I’ve also found reference to an article written by Mabel Flannel and Sally Woodward on “This Business of Women” published in the October 1955 issue of the Public Relations Journal.

This goes beyond the usual narrative of employing women communicators to reach women consumers:

Flanley and Woodward note that hiring a woman to lead a woman’s program is necessary, but it is not enough in and of itself. They add four qualifications for such a woman: that she be well trained in a broad range of public relations activities, that she be well acquainted not just with women’s issues but with women opinion leaders, that she be familiar with business and how to work with management, and that she have respect for the organization by which she is employed. They stress that just having writing skills and employing one-way communication is not enough: these women must be involved in management decision making and employ two-way communications with publics-advice eerily prescient of contemporary public relations management theory.
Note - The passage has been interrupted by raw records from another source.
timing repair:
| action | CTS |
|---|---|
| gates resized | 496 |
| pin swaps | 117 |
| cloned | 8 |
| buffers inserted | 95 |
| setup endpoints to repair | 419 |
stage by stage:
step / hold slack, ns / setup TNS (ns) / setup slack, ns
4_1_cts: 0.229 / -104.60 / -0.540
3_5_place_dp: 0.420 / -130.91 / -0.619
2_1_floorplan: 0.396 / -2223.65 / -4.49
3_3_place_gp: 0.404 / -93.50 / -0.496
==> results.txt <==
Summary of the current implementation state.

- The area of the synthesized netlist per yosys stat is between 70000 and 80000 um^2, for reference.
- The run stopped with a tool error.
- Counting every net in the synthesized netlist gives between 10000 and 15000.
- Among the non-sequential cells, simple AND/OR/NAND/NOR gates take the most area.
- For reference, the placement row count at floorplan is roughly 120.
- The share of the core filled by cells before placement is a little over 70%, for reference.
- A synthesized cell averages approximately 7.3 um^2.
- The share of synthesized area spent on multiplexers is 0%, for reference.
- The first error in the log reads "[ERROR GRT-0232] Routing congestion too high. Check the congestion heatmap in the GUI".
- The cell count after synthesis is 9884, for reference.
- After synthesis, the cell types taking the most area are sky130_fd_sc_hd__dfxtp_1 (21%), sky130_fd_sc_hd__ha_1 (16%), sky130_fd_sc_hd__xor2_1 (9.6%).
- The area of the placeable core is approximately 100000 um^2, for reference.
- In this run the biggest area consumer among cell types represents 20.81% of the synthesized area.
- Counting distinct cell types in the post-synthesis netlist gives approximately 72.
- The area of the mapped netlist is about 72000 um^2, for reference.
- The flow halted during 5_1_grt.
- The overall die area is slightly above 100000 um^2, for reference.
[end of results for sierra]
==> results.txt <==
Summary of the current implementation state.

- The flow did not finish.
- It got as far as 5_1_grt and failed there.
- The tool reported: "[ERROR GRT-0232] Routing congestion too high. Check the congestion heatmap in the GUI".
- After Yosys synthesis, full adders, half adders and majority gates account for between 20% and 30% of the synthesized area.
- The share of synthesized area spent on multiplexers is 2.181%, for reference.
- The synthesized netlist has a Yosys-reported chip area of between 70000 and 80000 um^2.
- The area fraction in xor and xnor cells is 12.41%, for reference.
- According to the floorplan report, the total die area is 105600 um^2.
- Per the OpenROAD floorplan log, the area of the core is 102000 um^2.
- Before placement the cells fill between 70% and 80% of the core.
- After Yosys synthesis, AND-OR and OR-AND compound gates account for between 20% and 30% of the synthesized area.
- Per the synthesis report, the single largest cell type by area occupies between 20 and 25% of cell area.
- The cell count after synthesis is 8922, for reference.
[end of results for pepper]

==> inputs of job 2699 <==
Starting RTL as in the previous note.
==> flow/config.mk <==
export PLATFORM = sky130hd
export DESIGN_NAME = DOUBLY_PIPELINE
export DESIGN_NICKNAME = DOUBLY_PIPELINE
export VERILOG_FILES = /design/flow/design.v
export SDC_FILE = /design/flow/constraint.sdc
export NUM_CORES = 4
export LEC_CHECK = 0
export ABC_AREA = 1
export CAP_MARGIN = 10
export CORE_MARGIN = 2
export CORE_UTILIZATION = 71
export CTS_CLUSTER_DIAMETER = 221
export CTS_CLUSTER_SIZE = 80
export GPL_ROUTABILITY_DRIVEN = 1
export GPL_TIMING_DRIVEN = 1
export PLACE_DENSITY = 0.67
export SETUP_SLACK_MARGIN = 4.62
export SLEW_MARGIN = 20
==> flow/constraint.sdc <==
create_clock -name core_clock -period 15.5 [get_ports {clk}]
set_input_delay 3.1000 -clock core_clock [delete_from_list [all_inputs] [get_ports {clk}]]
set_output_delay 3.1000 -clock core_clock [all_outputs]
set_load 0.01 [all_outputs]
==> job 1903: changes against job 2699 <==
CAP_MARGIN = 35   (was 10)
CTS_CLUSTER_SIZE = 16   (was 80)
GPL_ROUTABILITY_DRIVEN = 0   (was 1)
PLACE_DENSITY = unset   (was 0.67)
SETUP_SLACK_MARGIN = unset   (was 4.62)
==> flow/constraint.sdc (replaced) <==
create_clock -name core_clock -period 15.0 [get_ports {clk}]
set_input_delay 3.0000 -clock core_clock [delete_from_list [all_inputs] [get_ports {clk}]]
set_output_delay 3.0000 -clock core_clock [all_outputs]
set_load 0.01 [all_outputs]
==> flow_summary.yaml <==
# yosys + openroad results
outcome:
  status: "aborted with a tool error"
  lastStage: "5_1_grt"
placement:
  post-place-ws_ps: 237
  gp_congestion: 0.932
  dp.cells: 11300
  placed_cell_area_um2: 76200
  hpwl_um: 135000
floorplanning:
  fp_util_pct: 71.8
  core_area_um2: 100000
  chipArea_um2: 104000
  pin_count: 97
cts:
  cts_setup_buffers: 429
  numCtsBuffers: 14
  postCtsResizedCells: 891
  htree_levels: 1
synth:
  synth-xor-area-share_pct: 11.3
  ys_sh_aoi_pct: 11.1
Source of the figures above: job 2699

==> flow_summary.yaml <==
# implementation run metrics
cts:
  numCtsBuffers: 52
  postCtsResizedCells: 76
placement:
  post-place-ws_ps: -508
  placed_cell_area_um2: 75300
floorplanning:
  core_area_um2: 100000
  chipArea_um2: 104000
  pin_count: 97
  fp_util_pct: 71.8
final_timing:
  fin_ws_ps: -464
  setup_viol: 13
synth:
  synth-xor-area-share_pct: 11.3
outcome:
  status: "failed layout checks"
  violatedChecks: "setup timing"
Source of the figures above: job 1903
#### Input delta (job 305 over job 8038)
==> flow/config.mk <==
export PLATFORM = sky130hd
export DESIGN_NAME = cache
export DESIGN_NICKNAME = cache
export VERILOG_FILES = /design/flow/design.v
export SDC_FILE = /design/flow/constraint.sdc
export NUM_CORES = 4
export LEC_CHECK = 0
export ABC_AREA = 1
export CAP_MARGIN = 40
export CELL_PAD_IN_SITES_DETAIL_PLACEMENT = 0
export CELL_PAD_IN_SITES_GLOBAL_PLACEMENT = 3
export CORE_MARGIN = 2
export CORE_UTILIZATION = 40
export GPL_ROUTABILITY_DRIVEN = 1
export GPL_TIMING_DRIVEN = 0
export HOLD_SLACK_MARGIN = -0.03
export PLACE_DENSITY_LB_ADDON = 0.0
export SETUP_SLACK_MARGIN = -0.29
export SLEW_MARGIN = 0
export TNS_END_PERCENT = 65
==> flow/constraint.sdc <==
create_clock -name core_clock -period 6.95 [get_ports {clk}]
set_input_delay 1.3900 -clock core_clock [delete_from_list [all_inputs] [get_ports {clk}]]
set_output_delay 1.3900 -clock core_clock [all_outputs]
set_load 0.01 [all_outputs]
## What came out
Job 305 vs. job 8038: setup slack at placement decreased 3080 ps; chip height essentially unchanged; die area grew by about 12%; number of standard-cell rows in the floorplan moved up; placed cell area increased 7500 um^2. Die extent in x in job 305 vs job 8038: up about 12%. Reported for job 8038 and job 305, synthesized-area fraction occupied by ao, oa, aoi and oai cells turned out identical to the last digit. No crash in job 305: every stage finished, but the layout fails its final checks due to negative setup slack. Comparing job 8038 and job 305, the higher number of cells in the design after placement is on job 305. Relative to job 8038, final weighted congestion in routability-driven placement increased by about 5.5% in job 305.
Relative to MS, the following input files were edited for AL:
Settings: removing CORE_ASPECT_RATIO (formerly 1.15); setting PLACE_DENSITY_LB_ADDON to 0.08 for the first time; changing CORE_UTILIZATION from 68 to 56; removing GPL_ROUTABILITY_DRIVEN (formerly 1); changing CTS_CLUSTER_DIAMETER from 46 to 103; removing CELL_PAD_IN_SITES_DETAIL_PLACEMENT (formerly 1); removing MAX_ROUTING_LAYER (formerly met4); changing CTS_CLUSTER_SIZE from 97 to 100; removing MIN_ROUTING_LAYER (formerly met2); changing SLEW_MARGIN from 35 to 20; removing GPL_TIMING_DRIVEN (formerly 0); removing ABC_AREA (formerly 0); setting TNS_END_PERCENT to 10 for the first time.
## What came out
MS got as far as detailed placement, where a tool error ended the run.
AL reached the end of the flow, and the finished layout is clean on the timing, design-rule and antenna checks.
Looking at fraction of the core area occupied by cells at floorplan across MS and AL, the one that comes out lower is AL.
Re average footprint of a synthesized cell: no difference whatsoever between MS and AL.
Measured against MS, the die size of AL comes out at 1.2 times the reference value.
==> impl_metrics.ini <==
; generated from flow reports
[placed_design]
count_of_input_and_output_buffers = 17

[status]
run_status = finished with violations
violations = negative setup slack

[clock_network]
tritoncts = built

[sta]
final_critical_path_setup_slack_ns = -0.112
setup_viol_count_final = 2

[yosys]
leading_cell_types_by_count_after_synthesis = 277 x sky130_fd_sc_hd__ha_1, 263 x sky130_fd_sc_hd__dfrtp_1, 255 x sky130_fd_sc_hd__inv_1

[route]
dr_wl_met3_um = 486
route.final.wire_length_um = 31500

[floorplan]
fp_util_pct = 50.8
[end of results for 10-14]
==> harbor <==
==> flow/design.v <==
localparam  [31: 0] NOP        = 32'h0000_0013;      
localparam  [ 6: 0] LUI     = 7'b0110111,         
                    JAL     = 7'b1101111,         
                    JALR    = 7'b1100111,         
                    BRANCH  = 7'b1100011,         
                    LOAD    = 7'b0000011,         
                    STORE   = 7'b0100011,         
                    ARITHI  = 7'b0010011,         
                    ARITHR  = 7'b0110011;         
localparam  [ 2: 0] BEQ     = 3'b000,
                    BNE     = 3'b001,
                    BLT     = 3'b100,
                    BGE     = 3'b101,
                    BLTU    = 3'b110,
                    BGEU    = 3'b111;
localparam  [ 2: 0] LB      = 3'b000,
                    LH      = 3'b001,
                    LW      = 3'b010,
                    LBU     = 3'b100,
                    LHU     = 3'b101;
localparam  [ 2: 0] SB      = 3'b000,
                    SH      = 3'b001,
                    SW      = 3'b010;
localparam  [ 2: 0] ADD     = 3'b000,     
                    SLL     = 3'b001,
                    SLT     = 3'b010,
                    SLTU    = 3'b011,
                    XOR     = 3'b100,
                    SR      = 3'b101,     
                    OR      = 3'b110,
                    AND     = 3'b111;
`timescale 1ns/1ps
module execute
#(
	parameter [31:0] RESET = 32'h0000_0000
)
(
	input clk,
	input reset,
	input  [31:0] reg_rdata1,
	input  [31:0] reg_rdata2,
	input  [31:0] execute_imm,
	input  [31:0] pc,
	input  [31:0] fetch_pc,
	input     	immediate_sel,
	input     	mem_write,
	input     	jal,
	input     	jalr,
	input     	lui,
	input     	alu,
	input     	branch,
	input     	arithsubtype,
	input     	mem_to_reg,
	input     	stall_read,
	input  [4:0]  dest_reg_sel,
	input  [2:0]  alu_op,
	input  [1:0]  dmem_raddr,
	input     	wb_branch_i,
	input     	wb_branch_nxt_i,
	output [31:0] alu_operand1,
	output [31:0] alu_operand2,
	output [31:0] write_address,
	output    	branch_stall,
	output reg [31:0] next_pc,
	output reg    	branch_taken,
	output [31:0] wb_result,
	output    	wb_mem_write,
	output    	wb_alu_to_reg,
	output [4:0]  wb_dest_reg_sel,
	output    	wb_branch,
	output    	wb_branch_nxt,
	output    	wb_mem_to_reg,
	output [1:0]  wb_read_address,
	output [2:0]  mem_alu_operation
);
localparam  [31: 0] NOP        = 32'h0000_0013;      
localparam  [ 6: 0] LUI     = 7'b0110111,         
                    JAL     = 7'b1101111,         
                    JALR    = 7'b1100111,         
                    BRANCH  = 7'b1100011,         
                    LOAD    = 7'b0000011,         
                    STORE   = 7'b0100011,         
                    ARITHI  = 7'b0010011,         
                    ARITHR  = 7'b0110011;         
localparam  [ 2: 0] BEQ     = 3'b000,
                    BNE     = 3'b001,
                    BLT     = 3'b100,
                    BGE     = 3'b101,
                    BLTU    = 3'b110,
                    BGEU    = 3'b111;
localparam  [ 2: 0] LB      = 3'b000,
                    LH      = 3'b001,
                    LW      = 3'b010,
                    LBU     = 3'b100,
                    LHU     = 3'b101;
localparam  [ 2: 0] SB      = 3'b000,
                    SH      = 3'b001,
                    SW      = 3'b010;
localparam  [ 2: 0] ADD     = 3'b000,     
                    SLL     = 3'b001,
                    SLT     = 3'b010,
                    SLTU    = 3'b011,
                    XOR     = 3'b100,
                    SR      = 3'b101,     
                    OR      = 3'b110,
                    AND     = 3'b111;
reg  [31:0] ex_result;
wire [32:0] ex_result_subs;
wire [32:0] ex_result_subu;
wire [31:0] ex_result_sra = $signed(alu_operand1) >>> alu_operand2[4:0];
assign alu_operand1 = reg_rdata1;
assign alu_operand2 = immediate_sel ? execute_imm : reg_rdata2;  
assign ex_result_subs =
	{alu_operand1[31], alu_operand1} -
	{alu_operand2[31], alu_operand2};
assign ex_result_subu = $unsigned(alu_operand1) - $unsigned(alu_operand2);
assign write_address = alu_operand1 + execute_imm;
assign branch_stall  = wb_branch_nxt_i || wb_branch_i;
always @(*) begin
	next_pc  	= fetch_pc + 4;
	branch_taken = !branch_stall;
	case (1'b1)
    	jal  : next_pc = pc + execute_imm;
    	jalr : next_pc = alu_operand1 + execute_imm;
    	branch: begin
        	case (alu_op)
            	BEQ:  begin
                	next_pc = (ex_result_subs == 0)
                          	? pc + execute_imm
                          	: fetch_pc + 4;
                	if (ex_result_subs != 0)
                    	branch_taken = 1'b0;
            	end
            	BNE:  begin
					next_pc = (ex_result_subs != 0)
                          	? pc + execute_imm
                          	: fetch_pc + 4;
					if (ex_result_subs == 0)
                    	branch_taken = 1'b0;
            	end
            	BLT:  begin
                	next_pc = ex_result_subs[32]
                          	? pc + execute_imm
                          	: fetch_pc + 4;
                	if (!ex_result_subs[32])
                    	branch_taken = 1'b0;
            	end
            	BGE:  begin
                	next_pc = !ex_result_subs[32]
                          	? pc + execute_imm
                          	: fetch_pc + 4;
                	if (ex_result_subs[32])
                    	branch_taken = 1'b0;
            	end
            	BLTU: begin
                	next_pc = ex_result_subu[32]
                          	? pc + execute_imm
                          	: fetch_pc + 4;
                	if (!ex_result_subu[32])
                    	branch_taken = 1'b0;
            	end
            	BGEU: begin
                	next_pc = !ex_result_subu[32]
                          	? pc + execute_imm
                          	: fetch_pc + 4;
                	if (ex_result_subu[32])
                    	branch_taken = 1'b0;
            	end
            	default: next_pc = fetch_pc;  
        	endcase
    	end
    	default: begin     	 
        	next_pc  	= fetch_pc + 4;
        	branch_taken = 1'b0;
    	end
	endcase
end
always @(*) begin
	case (1'b1)
    	mem_write: ex_result = alu_operand2;
    	jal,
    	jalr:  	ex_result = pc + 4;
    	lui:   	ex_result = execute_imm;
    	alu: begin
        	case (alu_op)
            	ADD : ex_result =
                  	arithsubtype
                  	? alu_operand1 - alu_operand2
                  	: alu_operand1 + alu_operand2;
            	SLL : ex_result = alu_operand1 << alu_operand2[4:0];  
            	SLT : ex_result = ex_result_subs[32];
				SLTU: ex_result = ($unsigned(alu_operand1) < $unsigned(alu_operand2)) ? 1 : 0;  
            	XOR : ex_result = alu_operand1 ^ alu_operand2;
            	SR  : ex_result =
                  	arithsubtype
                  	? ex_result_sra
                  	: alu_operand1 >> alu_operand2[4:0];
            	OR  : ex_result = alu_operand1 | alu_operand2;
            	AND : ex_result = alu_operand1 & alu_operand2;
            	default: ex_result = 'hx;
        	endcase
    	end
    	default: ex_result = 'hx;
	endcase
end
ex_mem_wb_reg u_ex_mem_wb (
	.clk        	(clk),
	.reset_n    	(reset),
	.stall_n    	(stall_read),
	.ex_result  	(ex_result),
	.mem_write  	(mem_write && !branch_stall),
	.alu_to_reg 	(alu | lui | jal |
                  	jalr | mem_to_reg),
	.dest_reg_sel   (dest_reg_sel),
	.branch_taken   (branch_taken),
	.mem_to_reg 	(mem_to_reg),
	.read_address   (dmem_raddr),
	.alu_operation  (alu_op),
	.ex_mem_result    	(wb_result),
	.ex_mem_mem_write 	(wb_mem_write),
	.ex_mem_alu_to_reg	(wb_alu_to_reg),
	.ex_mem_dest_reg_sel  (wb_dest_reg_sel),
	.ex_mem_branch    	(wb_branch),
	.ex_mem_branch_nxt	(wb_branch_nxt),
	.ex_mem_mem_to_reg	(wb_mem_to_reg),
	.ex_mem_read_address  (wb_read_address),
	.ex_mem_alu_operation (mem_alu_operation)
);
endmodule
The firm was still in business in the late 1950s recruiting Jean Burtis in 1959. Mabel was then also executive director of the Processed Apples Institute, which appears to have been set up in 1951 as an initiative to boost sales of apple sauce, juice and slices. This is reported to have been a huge success in generating newspaper and radio coverage, changing cooking habits and increasing use of apple products by restaurants, schools and other institutions. A book: Picture Pies… All Apple was published by Flanley and Woodward in 1963.

I found a fabulous article (see below) in the Montreal Gazette of November 11, 1964 by Joan Forsey reporting Flanley and Woodward employed 14 staff members and was still the “only all woman p.r. company on the continent”.

The quote from Mabel Flanley is that women are “just as interested in what makes business tick, and how it serves the public as any other citizens”.

This article references Charlotte C Klein as a recent employee of Flanley and Woodward. Charlotte was inducted last year into the PR Museum Women’s Hall of Fame.

Fittingly, Klein created the Women’s Hall of Fame in New York whilst employed at Flanley and Woodward – and there’s a great article about her on the Institute for PR site – it states she was fired by the agency for wanting to recruit a man to the team.

I’m not sure what happened next in the story of Mabel Flanley who seems to have been remarkable woman, but I think she died on November 7, 1994 at the age of 94.

I do hope this post stimulates further correspondence on Mabel Flanley, Sally Woodward, Charlotte Klein and this pioneering women’s PR firm. Their story would surely make a fabulous case study and is a timely reminder of the long history of women in public relations.